2年時は春夏共に準優勝に終わったものの、本塁打を打ちまくり、桁違いの能力を存分に見せつけた。
3年春、渡辺智男の剛速球に手も足も出ず、3三振を喫し、呆然とした表情。
最後の夏は、高知商の中山から中堅へ特大の本塁打。
決勝戦で2本塁打を放ち、対戦相手の宇部商、藤井を抜く大会最多本塁打記録を樹立、PL学園を優勝に導く。
同年ドラフトで意中の巨人から指名されず。
指名されたのは早大進学を表明していた桑田。
運命が二人の関係を弄んだ。
西武に入団後、いきなり打率304、新人で史上最多タイ(高卒では最多)の本塁打31本をマーク。
新人王に輝く。
王貞治の通算868本塁打の記録を破るのは清原だと誰もが期待、胸を躍らせた。
その一方で、対戦投手からの内角攻め、死球に苦しむことになり、ロッテ、平沼にバットを投げつけ、跳び蹴りを見舞う。
その後はコンスタントにシーズン30本以上の本塁打をマークするも、当初の期待感からするとやや伸び悩み、タイトルとは無縁、いつだったか、不調に喘ぎ、久しぶりの本塁打を放った後のインタビューで、「ファンの方の声援が、枯れかけた僕の心に水を与えてくれた」というコメントを残した。
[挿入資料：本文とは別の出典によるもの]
===== src/rtl/uart_sync2.sv =====
// Two-flop synchroniser; resets to the idle-high line level.
module uart_sync2 (
    input  logic clk,
    input  logic rst,
    input  logic i_d,
    output logic o_q
);

    logic r_meta;
    logic r_sync;

    always_ff @(posedge clk or posedge rst) begin
        if (rst) begin
            r_meta <= 1'b1;
            r_sync <= 1'b1;
        end else begin
            r_meta <= i_d;
            r_sync <= r_meta;
        end
    end

    assign o_q = r_sync;

endmodule


===== src/rtl/uart_rx_os.sv =====
// 8N1 UART receiver: mid-bit sampling, stop-bit check, sticky ready/overrun.
module uart_rx_os
    import uart_pkg::*;
#(
    parameter int CLOCKS_PER_PULSE = DEFAULT_CLOCKS_PER_PULSE,
    parameter int DATA_WIDTH       = DEFAULT_DATA_WIDTH
) (
    input  logic                  clk,
    input  logic                  rst,
    input  logic                  rx,
    input  logic                  ready_clr,
    output logic [DATA_WIDTH-1:0] data_out,
    output logic                  ready,
    output logic                  frame_err,
    output logic                  overrun,
    output logic                  busy
);

    localparam int HALF  = CLOCKS_PER_PULSE / 2;
    localparam int CNT_W = $clog2(CLOCKS_PER_PULSE);
    localparam int IDX_W = (DATA_WIDTH > 1) ? $clog2(DATA_WIDTH) : 1;

    localparam logic [CNT_W-1:0] CNT_HALF = CNT_W'(HALF - 1);
    localparam logic [CNT_W-1:0] CNT_LAST = CNT_W'(CLOCKS_PER_PULSE - 1);
    localparam logic [IDX_W-1:0] IDX_LAST = IDX_W'(DATA_WIDTH - 1);

    logic                  w_rx_s;

    rx_state_t             r_state;
    logic [CNT_W-1:0]      r_cnt;
    logic [IDX_W-1:0]      r_idx;
    logic [DATA_WIDTH-1:0] r_shift;
    logic [DATA_WIDTH-1:0] r_data;
    logic                  r_ready;
    logic                  r_ferr;
    logic                  r_ovr;
    logic                  r_busy;

    rx_state_t             w_state_nxt;
    logic [CNT_W-1:0]      w_cnt_nxt;
    logic [IDX_W-1:0]      w_idx_nxt;
    logic [DATA_WIDTH-1:0] w_shift_nxt;
    logic [DATA_WIDTH-1:0] w_data_nxt;
    logic                  w_ready_nxt;
    logic                  w_ferr_nxt;
    logic                  w_ovr_nxt;
    logic [DATA_WIDTH:0]   w_cat;

    uart_sync2 u_sync (
        .clk (clk),
        .rst (rst),
        .i_d (rx),
        .o_q (w_rx_s)
    );

    assign w_cat = {w_rx_s, r_shift};

    always_ff @(posedge clk or posedge rst) begin
        if (rst) begin
            r_state <= RX_IDLE;
            r_cnt   <= '0;
            r_idx   <= '0;
            r_shift <= '0;
            r_data  <= '0;
            r_ready <= 1'b0;
            r_ferr  <= 1'b0;
            r_ovr   <= 1'b0;
            r_busy  <= 1'b0;
        end else begin
            r_state <= w_state_nxt;
            r_cnt   <= w_cnt_nxt;
            r_idx   <= w_idx_nxt;
            r_shift <= w_shift_nxt;
            r_data  <= w_data_nxt;
            r_ready <= w_ready_nxt;
            r_ferr  <= w_ferr_nxt;
            r_ovr   <= w_ovr_nxt;
            r_busy  <= (w_state_nxt != RX_IDLE);
        end
    end

    always_comb begin
        w_state_nxt = r_state;
        w_cnt_nxt   = r_cnt;
        w_idx_nxt   = r_idx;
        w_shift_nxt = r_shift;
        w_data_nxt  = r_data;
        w_ready_nxt = r_ready & ~ready_clr;
        w_ovr_nxt   = r_ovr & ~ready_clr;
        w_ferr_nxt  = r_ferr;

        case (r_state)
            RX_IDLE: begin
                if (!w_rx_s) begin
                    w_state_nxt = RX_START;
                    w_cnt_nxt   = '0;
                end
            end
            RX_START: begin
                if (r_cnt == CNT_HALF) begin
                    w_cnt_nxt = '0;
                    w_idx_nxt = '0;
                    w_state_nxt = w_rx_s ? RX_IDLE : RX_DATA;
                end else begin
                    w_cnt_nxt = r_cnt + CNT_W'(1);
                end
            end
            RX_DATA: begin
                if (r_cnt == CNT_LAST) begin
                    w_shift_nxt = w_cat[DATA_WIDTH:1];
                    w_cnt_nxt   = '0;
                    w_idx_nxt   = r_idx + IDX_W'(1);
                    if (r_idx == IDX_LAST) begin
                        w_state_nxt = RX_STOP;
                    end
                end else begin
                    w_cnt_nxt = r_cnt + CNT_W'(1);
                end
            end
            RX_STOP: begin
                if (r_cnt == CNT_LAST) begin
                    w_cnt_nxt   = '0;
                    w_state_nxt = RX_WAIT_IDLE;
                    if (w_rx_s) begin
                        w_data_nxt  = r_shift;
                        w_ready_nxt = 1'b1;
                        w_ferr_nxt  = 1'b0;
                        // A concurrent clear consumes the old byte, so no overrun.
                        if (r_ready && !ready_clr) begin
                            w_ovr_nxt = 1'b1;
                        end
                    end else begin
                        w_ferr_nxt = 1'b1;
                    end
                end else begin
                    w_cnt_nxt = r_cnt + CNT_W'(1);
                end
            end
            RX_WAIT_IDLE: begin
                if (w_rx_s) begin
                    w_state_nxt = RX_IDLE;
                end
            end
            default: begin
                w_state_nxt = RX_IDLE;
            end
        endcase
    end

    assign data_out  = r_data;
    assign ready     = r_ready;
    assign frame_err = r_ferr;
    assign overrun   = r_ovr;
    assign busy      = r_busy;

endmodule
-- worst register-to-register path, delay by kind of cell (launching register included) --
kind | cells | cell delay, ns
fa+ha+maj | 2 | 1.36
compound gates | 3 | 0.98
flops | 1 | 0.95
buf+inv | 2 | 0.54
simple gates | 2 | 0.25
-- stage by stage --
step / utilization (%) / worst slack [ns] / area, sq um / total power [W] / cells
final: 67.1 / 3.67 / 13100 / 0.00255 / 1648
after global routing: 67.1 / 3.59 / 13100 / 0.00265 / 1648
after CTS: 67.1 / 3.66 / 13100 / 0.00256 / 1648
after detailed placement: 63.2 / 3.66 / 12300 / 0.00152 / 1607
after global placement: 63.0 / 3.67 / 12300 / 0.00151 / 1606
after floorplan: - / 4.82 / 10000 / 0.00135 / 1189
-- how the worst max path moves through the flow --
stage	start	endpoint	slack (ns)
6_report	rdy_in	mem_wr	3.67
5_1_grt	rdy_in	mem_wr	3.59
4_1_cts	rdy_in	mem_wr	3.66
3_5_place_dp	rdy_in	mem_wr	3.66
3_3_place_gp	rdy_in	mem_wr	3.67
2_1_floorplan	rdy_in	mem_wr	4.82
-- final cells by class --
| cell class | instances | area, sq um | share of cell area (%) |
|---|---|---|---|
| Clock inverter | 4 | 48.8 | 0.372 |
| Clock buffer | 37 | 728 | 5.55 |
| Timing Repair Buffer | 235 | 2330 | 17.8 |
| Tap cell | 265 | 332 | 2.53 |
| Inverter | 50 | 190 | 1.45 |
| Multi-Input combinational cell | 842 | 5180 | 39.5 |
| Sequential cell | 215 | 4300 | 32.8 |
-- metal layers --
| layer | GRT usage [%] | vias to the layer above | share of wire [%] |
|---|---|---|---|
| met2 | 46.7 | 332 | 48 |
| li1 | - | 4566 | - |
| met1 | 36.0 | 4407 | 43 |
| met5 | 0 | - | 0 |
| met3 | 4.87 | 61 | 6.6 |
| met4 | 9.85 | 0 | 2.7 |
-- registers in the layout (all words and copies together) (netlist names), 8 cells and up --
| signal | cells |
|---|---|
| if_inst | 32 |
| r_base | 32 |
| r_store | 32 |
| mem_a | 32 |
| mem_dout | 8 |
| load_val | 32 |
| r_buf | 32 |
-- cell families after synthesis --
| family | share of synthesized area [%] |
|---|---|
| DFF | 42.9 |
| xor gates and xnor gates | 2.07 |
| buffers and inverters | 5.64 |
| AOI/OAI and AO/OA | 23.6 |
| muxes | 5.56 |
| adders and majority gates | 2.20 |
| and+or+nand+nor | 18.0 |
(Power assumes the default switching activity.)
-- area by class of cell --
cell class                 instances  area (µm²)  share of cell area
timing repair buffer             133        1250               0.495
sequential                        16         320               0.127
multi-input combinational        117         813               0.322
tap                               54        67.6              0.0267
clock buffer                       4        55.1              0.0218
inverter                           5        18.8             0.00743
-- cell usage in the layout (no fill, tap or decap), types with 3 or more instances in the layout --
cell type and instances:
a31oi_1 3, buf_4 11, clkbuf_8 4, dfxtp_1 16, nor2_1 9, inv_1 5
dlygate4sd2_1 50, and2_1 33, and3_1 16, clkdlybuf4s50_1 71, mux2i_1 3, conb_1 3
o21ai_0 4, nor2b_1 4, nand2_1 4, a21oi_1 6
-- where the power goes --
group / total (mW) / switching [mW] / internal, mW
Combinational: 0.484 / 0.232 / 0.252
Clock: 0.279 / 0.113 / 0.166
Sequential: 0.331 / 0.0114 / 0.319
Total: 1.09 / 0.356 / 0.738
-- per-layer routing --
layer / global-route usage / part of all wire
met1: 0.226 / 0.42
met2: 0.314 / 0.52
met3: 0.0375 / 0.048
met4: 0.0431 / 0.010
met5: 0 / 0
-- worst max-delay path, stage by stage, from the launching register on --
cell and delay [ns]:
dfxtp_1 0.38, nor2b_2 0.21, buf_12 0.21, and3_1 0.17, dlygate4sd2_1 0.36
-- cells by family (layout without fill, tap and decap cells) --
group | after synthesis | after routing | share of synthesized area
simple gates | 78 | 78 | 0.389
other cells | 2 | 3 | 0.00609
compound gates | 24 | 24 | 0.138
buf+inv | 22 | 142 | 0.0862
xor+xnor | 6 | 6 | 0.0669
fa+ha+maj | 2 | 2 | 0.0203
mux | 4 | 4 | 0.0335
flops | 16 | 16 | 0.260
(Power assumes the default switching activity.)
--- config.mk ---
export PLATFORM = sky130hd
export DESIGN_NAME = ex_service_ctrl
export DESIGN_NICKNAME = d
export VERILOG_FILES = /design/src/rtl/ex_service_ctrl.sv
export SDC_FILE = /design/constraint.sdc
export NUM_CORES = 1
export LEC_CHECK = 0
export CAP_MARGIN = 10
export CORE_UTILIZATION = 35
export CTS_CLUSTER_SIZE = 24
export DETAILED_ROUTE_END_ITERATION = 7
export GPL_TIMING_DRIVEN = 0
export PLACE_DENSITY_LB_ADDON = 0.08
export SLEW_MARGIN = 20
export SYNTH_ARGS = -nofsm -noshare
export SYNTH_HDL_FRONTEND = slang
export SYNTH_SLANG_ARGS = --single-unit
--- constraint.sdc ---
create_clock -name clk -period 3.8 [get_ports clk]
set_input_delay 0.57 -clock clk [delete_from_list [all_inputs] [get_ports clk]]
set_output_delay 0.57 -clock clk [all_outputs]
set_load 0.02 [all_outputs]
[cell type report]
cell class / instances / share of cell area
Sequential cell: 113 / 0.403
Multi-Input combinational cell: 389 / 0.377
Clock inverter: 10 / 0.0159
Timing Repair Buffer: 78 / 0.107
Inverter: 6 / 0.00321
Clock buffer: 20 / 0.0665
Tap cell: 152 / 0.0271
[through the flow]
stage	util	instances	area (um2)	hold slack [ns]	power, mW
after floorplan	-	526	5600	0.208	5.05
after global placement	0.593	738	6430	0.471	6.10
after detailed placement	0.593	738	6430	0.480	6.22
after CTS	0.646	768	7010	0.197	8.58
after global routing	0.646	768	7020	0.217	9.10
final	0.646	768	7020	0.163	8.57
[config.mk]
export PLATFORM = sky130hd
export DESIGN_NAME = muldiv_unit
export DESIGN_NICKNAME = d
export VERILOG_FILES = /design/src/rtl/muldiv_unit.sv
export SDC_FILE = /design/constraint.sdc
export NUM_CORES = 1
export LEC_CHECK = 0
export BUFFER_PORTS_ARGS = -buffer_cell sky130_fd_sc_hd__buf_2
export CORE_ASPECT_RATIO = 0.75
export CORE_MARGIN = 1
export CORE_UTILIZATION = 58
export CTS_BUF_LIST = sky130_fd_sc_hd__clkbuf_4 sky130_fd_sc_hd__clkbuf_8
export DETAILED_ROUTE_END_ITERATION = 10
export HOLD_SLACK_MARGIN = 0.03
export PLACE_DENSITY = 0.79
export SYNTH_ARGS = -nofsm -noshare
export SYNTH_HDL_FRONTEND = slang
export SYNTH_SLANG_ARGS = --single-unit
export TNS_END_PERCENT = 20
[constraint.sdc]
create_clock -name clk -period 6.45 [get_ports clk]
set_input_delay 0 -clock clk [delete_from_list [all_inputs] [get_ports clk]]
set_output_delay 0 -clock clk [all_outputs]
set_load 0.02 [all_outputs]
[src/rtl/muldiv_unit.sv]
`default_nettype none
// ============================================================================
// Module   : muldiv_unit
// Purpose  : 32-step bit-serial MULT/MULTU/DIV/DIVU sequencer that owns HI/LO.
// Revision : 1.0  initial release
// ============================================================================
module muldiv_unit (
    input  logic        clk,
    input  logic        rst,
    input  logic        start,
    input  logic [1:0]  op,
    input  logic [31:0] src_a,
    input  logic [31:0] src_b,
    input  logic        flush,
    input  logic        hi_we,
    input  logic        lo_we,
    input  logic [31:0] wdata,
    output logic        busy,
    output logic        done,
    output logic [31:0] hi,
    output logic [31:0] lo
);

    typedef enum logic [1:0] {
        S_IDLE = 2'd0,
        S_CALC = 2'd1,
        S_SIGN = 2'd2
    } state_t;

    localparam logic [5:0] c_LAST_STEP = 6'd31;

    state_t      r_state;
    state_t      w_next;
    logic        r_is_div;
    logic        r_neg_q;
    logic        r_neg_r;
    logic        r_dz;
    logic [5:0]  r_cnt;
    logic [31:0] r_a;
    logic [31:0] r_b;
    logic [63:0] r_work;
    logic [31:0] r_hi;
    logic [31:0] r_lo;
    logic        r_busy;
    logic        r_done;

    logic        w_signed;
    logic [31:0] w_abs_a;
    logic [31:0] w_abs_b;
    logic [32:0] w_mul_sum;
    logic [32:0] w_rem_sh;
    logic [32:0] w_trial;
    logic        w_q_bit;
    logic [63:0] w_prod;
    logic [31:0] w_quot;
    logic [31:0] w_rem;

    assign busy = r_busy;
    assign done = r_done;
    assign hi   = r_hi;
    assign lo   = r_lo;

    always_ff @(posedge clk or posedge rst) begin
        if (rst) begin
            r_state <= S_IDLE;
        end else begin
            r_state <= w_next;
        end
    end

    always_comb begin
        w_next = r_state;
        case (r_state)
            S_IDLE:  if (start) w_next = S_CALC;
            S_CALC:  if (r_cnt == c_LAST_STEP) w_next = S_SIGN;
            S_SIGN:  w_next = S_IDLE;
            default: w_next = S_IDLE;
        endcase
        if (flush) begin
            w_next = S_IDLE;
        end
    end

    assign w_signed = ~op[0];
    assign w_abs_a  = (w_signed & src_a[31]) ? (32'd0 - src_a) : src_a;
    assign w_abs_b  = (w_signed & src_b[31]) ? (32'd0 - src_b) : src_b;

    // Multiply: add into the upper half, then shift the whole pair right.
    assign w_mul_sum = {1'b0, r_work[63:32]} + (r_b[0] ? {1'b0, r_a} : 33'd0);

    // Divide: remainder is always below the divisor, so bit 32 of the
    // 33-bit trial difference is exactly the borrow.
    assign w_rem_sh = {r_work[63:32], r_a[31]};
    assign w_trial  = w_rem_sh - {1'b0, r_b};
    assign w_q_bit  = ~w_trial[32];

    assign w_prod = r_neg_q ? (64'd0 - r_work) : r_work;
    assign w_quot = r_neg_q ? (32'd0 - r_work[31:0]) : r_work[31:0];
    // With a zero divisor the remainder ends up as |a|, so the normal
    // remainder sign fix already reproduces the raw dividend for HI.
    assign w_rem  = r_neg_r ? (32'd0 - r_work[63:32]) : r_work[63:32];

    always_ff @(posedge clk or posedge rst) begin
        if (rst) begin
            r_is_div <= 1'b0;
            r_neg_q  <= 1'b0;
            r_neg_r  <= 1'b0;
            r_dz     <= 1'b0;
            r_cnt    <= 6'd0;
            r_a      <= 32'd0;
            r_b      <= 32'd0;
            r_work   <= 64'd0;
            r_hi     <= 32'd0;
            r_lo     <= 32'd0;
            r_busy   <= 1'b0;
            r_done   <= 1'b0;
        end else begin
            r_busy <= (w_next != S_IDLE);
            r_done <= (r_state == S_SIGN) && !flush;
            case (r_state)
                S_IDLE: begin
                    if (hi_we) r_hi <= wdata;
                    if (lo_we) r_lo <= wdata;
                    if (start && !flush) begin
                        r_is_div <= op[1];
                        r_a      <= w_abs_a;
                        r_b      <= w_abs_b;
                        r_neg_q  <= w_signed & (src_a[31] ^ src_b[31]);
                        r_neg_r  <= w_signed & src_a[31];
                        r_dz     <= (src_b == 32'd0);
                        r_cnt    <= 6'd0;
                        r_work   <= 64'd0;
                    end
                end
                S_CALC: begin
                    r_cnt <= r_cnt + 6'd1;
                    if (r_is_div) begin
                        r_work <= {(w_q_bit ? w_trial[31:0] : w_rem_sh[31:0]),
                                   r_work[30:0], w_q_bit};
                        r_a    <= {r_a[30:0], 1'b0};
                    end else begin
                        r_work <= {w_mul_sum, r_work[31:1]};
                        r_b    <= {1'b0, r_b[31:1]};
                    end
                end
                S_SIGN: begin
                    if (!flush) begin
                        if (r_is_div) begin
                            r_lo <= r_dz ? 32'hFFFF_FFFF : w_quot;
                            r_hi <= w_rem;
                        end else begin
                            r_hi <= w_prod[63:32];
                            r_lo <= w_prod[31:0];
                        end
                    end
                end
                default: ;
            endcase
        end
    end

endmodule
`default_nettype wire

* Yosys cells after proc, flatten, opt, wreduce, memory -nomap -nowiden *
Cells that the tools add are included.
Widths: inputs -> output; s select.

word-level totals
  flip-flop bits (word level) = 206
  word-level logic and storage cells = 81

cells by class
  add/subtract/negate cells = 8
  eq/ne operators = 9
  mux-type cells = 31
  bitwise operators = 6
  reduce and logical (&&, ||, !) cells = 14

operator list
  operator               number
  $mux 32                17
  $pmux 32 s2            4
  $mux 64                3
  $pmux 64 s2            1
  $sub 1x32->32 const A  4
  $sub 1x64->64 const A  1
  $add 32x32->33         1
  $sub 33x32->33         1
  $logic_not 32->1       1
  $ne 2x2->1 const B     6
  $pmux 6 s2             1
  $reduce_and 3->1       4
  $add 6x1->6 const B    1
  $eq 6x5->1 const B     1
  $mux 2                 3
  $mux 6                 1
  $reduce_bool 2->1      3
  $pmux 2 s2             1
  $reduce_and 2->1       2
  $and 1x1->1            3
  $eq 2x1->1 const B     1
  $eq 2x2->1 const B     1
  $logic_and 1x1->1      2
  $logic_not 2->1        1
  other kinds (3)        4

* Longest topological paths before layout *
  word-level depth = 6
  gate-level depth with buffers = 14
  gate-level depth less buffers = 13

* Least setup slack after synthesis *
Ideal clock, no wire load.

  path type = register to register
  from = register r_b[0]
  to = register r_work[62]
  library setup time = 104 ps
  arrival = 3027 ps
  data required time = 6346 ps
  slack = 3319 ps
  stages on the path, launching flop included = 13
  buffers on the path = 1
  cell sequence = dfrtp_1 > clkbuf_1 > and2_1 > ha_1 > a211oi_1 > o21ai_0 > a311oi_1 > a21oi_1 > a221o_1 > a221o_1 > a21oi_1 > xor2_1 > a221oi_1

between the ends
  longest elaborated chain between the ends = 4
  elaborated cells between the ends (all ways) = 6
  classes of those cells = add/sub (2); mux (4)

RTL lines
  item                                       line     text
  start, declared                            40       logic [31:0] r_b;
  start signal, assigned                     127      r_b <= w_abs_b;
  start signal, assigned                     143      r_b <= {1'b0, r_b[31:1]};
  $sub 33x32->33 or $mux 32 (tied branches)  94, 89
  $mux 32 or $add 32x32->33 (tied branches)  138, 89
  $mux 64 *                                  137      if (r_is_div) begin
  $pmux 64 s2 *                              120      case (r_state)
  end signal, assigned                       138      r_work <= {(w_q_bit ? w_trial[31:0] : w_rem_sh[31:0]),
  end signal, assigned                       142      r_work <= {w_mul_sum, r_work[31:1]};
  end, declared                              41       logic [63:0] r_work;

Every way passes the cells marked *; elsewhere a longest branch is shown, timed or not.
A chain may end at the register's enable or synchronous reset.

* Worst setup path after layout *
  from = register r_b[0]
  to = register r_work[56]

The elaborated chain is that of the path after synthesis.

==> results.md <==
* CTS H-Tree Depth at 2
* Remaining DRCs at 0
* TritonCTS clock tree: built
* Power Internal at 4.228 mW
* Fmax at 225.5 MHz
* Sw Pwr at 3.971 mW
* Final Util at 71.30%
* Die width at 191.7 um
* Crit path cell chain: ha_1 > fa_1 > nor2b_1 > o31a_1 > o311ai_1 > a21boi_1 > o31ai_1 > xor2_4 > buf_4 > and2_1 > a22oi_1 > o211ai_1
* Syn Nets at 2157
* Commonest non-fill, non-tap cell in the layout: o21ai_0
* Post-Route WL at 52.65 mm
* Port bufs at 169
* Worst R2R End: r_work[56]$_DFFE_PP0P_
* Post-synth EDFFs at 0
* Max_slew headroom at 15.17%
* Post-DP HPWL at 37.27 mm
* Ant. Diodes at 0
* Clk sinks at 206
* Final hold slack at 0.07543 ns
* Tmin final at 4.434 ns
* Final Power at 8.198 mW
* Top area cells in the synthesized netlist: dfrtp_1 33%, o21ai_0 8.0%, a21oi_1 6.1%
* Initial antenna violation count at 0
* Slew of the pin with the lowest slew margin at 1.269 ns
* Fin. max-slew vios at 0
* Seq cells post-synth at 206
* R2R depth at 12
* Setup Crit Path Kind: reg2reg
* Clock latency on the worst-skew pair at 0.57 ns
* CP Launch Type: flip-flop
* Cells after synthesis at 1981
* Mapped cell area at 15650 um2
* Row count at 51
* Synthesis-to-finish area growth at 19.49%
* Number of global-route vias before repair at 14910
* Initial DRC count at 1675
* Top-area cell type share of the netlist area at 32.94%
* Root buf cell: clkbuf_8
* Cell taking the most area after synthesis: dfrtp_1
* Comb pwr share at 55.9%
* Most frequent cells in the layout: 251 x o21ai_0, 227 x nand2_1, 205 x dfrtp_1
* I/O Pins at 170
* Worst VDD drop at 0.4356 mV
* Total of max-cap violations at 0
* Vias at 16246
* Fin area at 18700 um2
* Core area at 26230 um2
* Die area at 27650 um2
* Routability cong. at 0.9989
* WL per Instance at 20.45 um
* Final Skew at 0.02708 ns
* First-pass GRT wire length at 81.54 mm
* RSZ-0062 raised after global routing: false
* Setup Buffers After CTS at 0
* Clock power share at 17.9%
* Clock Pin Slew Worst Setup and Hold Paths at 0.07 ns
* Sw Share at 48.43%
* Worst r2r src: r_b[0]$_DFFE_PP0P_
* Async SR Flop Fraction at 100.0%
* Pre-antenna DRT Iters at 6
* Slowest-stage cell, CP: dfrtp_1
* Worst EP arrival at 4.89 ns
* Seq pwr share at 26.2%
* Synth Flop Type: dfrtp_1
* PD cells at 438.4 nW/um2
* Fin crit share at 68.74%
* Leak pwr at 8.400 nW
* Post-layout nets at 2380
* Max stage delay on crit path at 0.88 ns
* Post-synthesis sequential area ratio at 32.94%
* Required @ worst endpoint at 6.91 ns
* CTS buffer count at 36
* Initial Utilization at 59.67%
* Hold Vio Cnt, Final at 0
* Status: finished, final reports clean
* Die Height at 144.3 um
* Buffer depth of the longest clock path at 3
* FILL cells at 2071
* Fin Setup TNS at 0 ns
* Worst min path class: in2async
* Share of cells above drive strength 1 at 12.86%
* Yosys warnings at 0
* Via/cell ratio at 6.309
* Kind of end point of the critical path: flip-flop
* Netlist cell types at 80
* Gr ovfl total at 0
* Final setup fails at 0
* Final ANT Viol Nets at 0
* Reg2reg setup slack at 2.02 ns
* DP Area at 16680 um2
* Crit Path Max Fanout at 34
* Syn_area_per_cell at 7.900 um2
* Global Route Usage Sum at 37.90%
* Largest net degree at the start of global routing at 101
-- critical path, delay by kind of cell, from the launching register on --
family / cells / cell delay (ns)
buffers and inverters: 1 / 0.39
xor gates and xnor gates: 1 / 0.63
adders and majority gates: 2 / 0.56
DFF: 1 / 0.88
and+or+nand+nor: 2 / 0.35
AOI/OAI and AO/OA: 6 / 1.50
-- synthesized netlist by cell type (5+ instances only) --
cell      number
a211oi_1      12
a21o_1        27
a21oi_1      191
a221o_1       12
a22oi_1       15
a31oi_1       27
and2_1        38
and3_1        15
buf_1         11
buf_2          5
clkbuf_1     103
dfrtp_1      206
ha_1          70
inv_1         53
mux2i_1       41
nand2_1      227
nand2b_1      19
nand3_1       61
nand4_1        6
nor2_1       164
nor2b_1       14
nor3_1        28
nor4_1        13
o211ai_1      11
o21a_1         6
o21ai_0      251
o21bai_1       6
o221ai_1       5
o22ai_1       35
o31a_1         8
o31ai_1       22
o41ai_1       10
or2_2          5
or3_1         29
or4_1         11
xnor2_1       95
xor2_1        65
-- area by class of cell --
class / instances / area (um2) / share of cell area, %
Multi-Input combinational cell: 1601 / 9877 / 52.82
Tap cell: 344 / 430.4 / 2.302
Clock buffer: 58 / 729.5 / 3.901
Clock inverter: 7 / 138.9 / 0.7427
Sequential cell: 206 / 5156 / 27.57
Timing Repair Buffer: 306 / 2162 / 11.56
Inverter: 53 / 206.4 / 1.104
-- layer usage --
metal	track usage, %	wire length (um)
met5	0	0
met4	10.86	1501
met3	10.24	6203
met2	54.09	21600
met1	55.58	23340
-- registers in the layout (all words and copies together) (netlist names) --
signal / flops
r_work: 64
hi: 32
lo: 32
r_a: 32
r_b: 32
r_cnt: 6
r_state: 2
busy: 1
done: 1
r_dz: 1
r_is_div: 1
r_neg_q: 1
r_neg_r: 1
-- what timing repair did --
| item | 4_1_cts | 5_1_grt |
|---|---|---|
| setup endpoints to repair | 0 | 0 |
| hold buffers | 115 | 0 |
| resized for setup | 0 | 0 |
| endpoints found under the hold margin | 232 | 0 |
-- through the flow --
stage | worst slack, ns | instances
6_report | 2.016 | 2575
5_1_grt | 1.611 | 2575
4_1_cts | 2.036 | 2575
3_5_place_dp | 2.098 | 2395
3_3_place_gp | 2.270 | 2395
2_1_floorplan | 0.8259 | 1981
-- power by group through the flow --
stage / combinational, mW / sequential (mW) / clock, mW
4_1_cts: 4.42 / 2.11 / 1.47
5_1_grt: 4.99 / 2.17 / 1.54
6_report: 4.58 / 2.15 / 1.46
3_3_place_gp: 4.28 / 2.12 / 0
3_5_place_dp: 4.34 / 2.14 / 0
2_1_floorplan: 3.14 / 1.98 / 0
-- cell families after synthesis --
family / after synthesis / share of synthesized area [%]
buf+inv: 174 / 4.285
simple gates: 652 / 19.79
flops: 206 / 32.94
mux: 42 / 2.694
fa+ha+maj: 72 / 5.852
xor+xnor: 160 / 8.954
compound gates: 675 / 25.49
-- worst max-delay path by stage --
| stage | endpoint | cells after the start | slack (ns) | from |
|---|---|---|---|---|
| global placement | r_work[56]$_DFFE_PP0P_ | 12 | 2.27 | r_b[0]$_DFFE_PP0P_ |
| floorplan | busy$_DFF_PP0_ | 1 | 0.83 | rst |
| finish | r_work[56]$_DFFE_PP0P_ | 12 | 2.02 | r_b[0]$_DFFE_PP0P_ |
| CTS | r_work[56]$_DFFE_PP0P_ | 12 | 2.04 | r_b[0]$_DFFE_PP0P_ |
| global route | r_work[56]$_DFFE_PP0P_ | 12 | 1.61 | r_b[0]$_DFFE_PP0P_ |
| detailed placement | r_work[56]$_DFFE_PP0P_ | 12 | 2.10 | r_b[0]$_DFFE_PP0P_ |
No activity file was read; power rests on OpenSTA's default activity.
それでも、本塁打ばかりでなくチームバッティングができる4番打者として活躍、西武の黄金期を支えた。
投手陣も彼が挙げた打点に救われた場面は数知れない。
オールスターや、日本シリーズなどの大舞台での勝負強さが印象に残った。
平和台球場でのオールスター、中日・与田の150km超の剛速球を弾き返した中堅への場外本塁打。
あれは一体どこまで飛んで行ったのか。
あの時、清原の時代が来た、開花したと信じて疑わなかったのだが・・・。
巨人にFA移籍。
移籍後も彼のポテンシャルからすると物足りない成績だったが、日本シリーズで松坂から本塁打を放つなど、ここぞという場面での存在感は際立っていた。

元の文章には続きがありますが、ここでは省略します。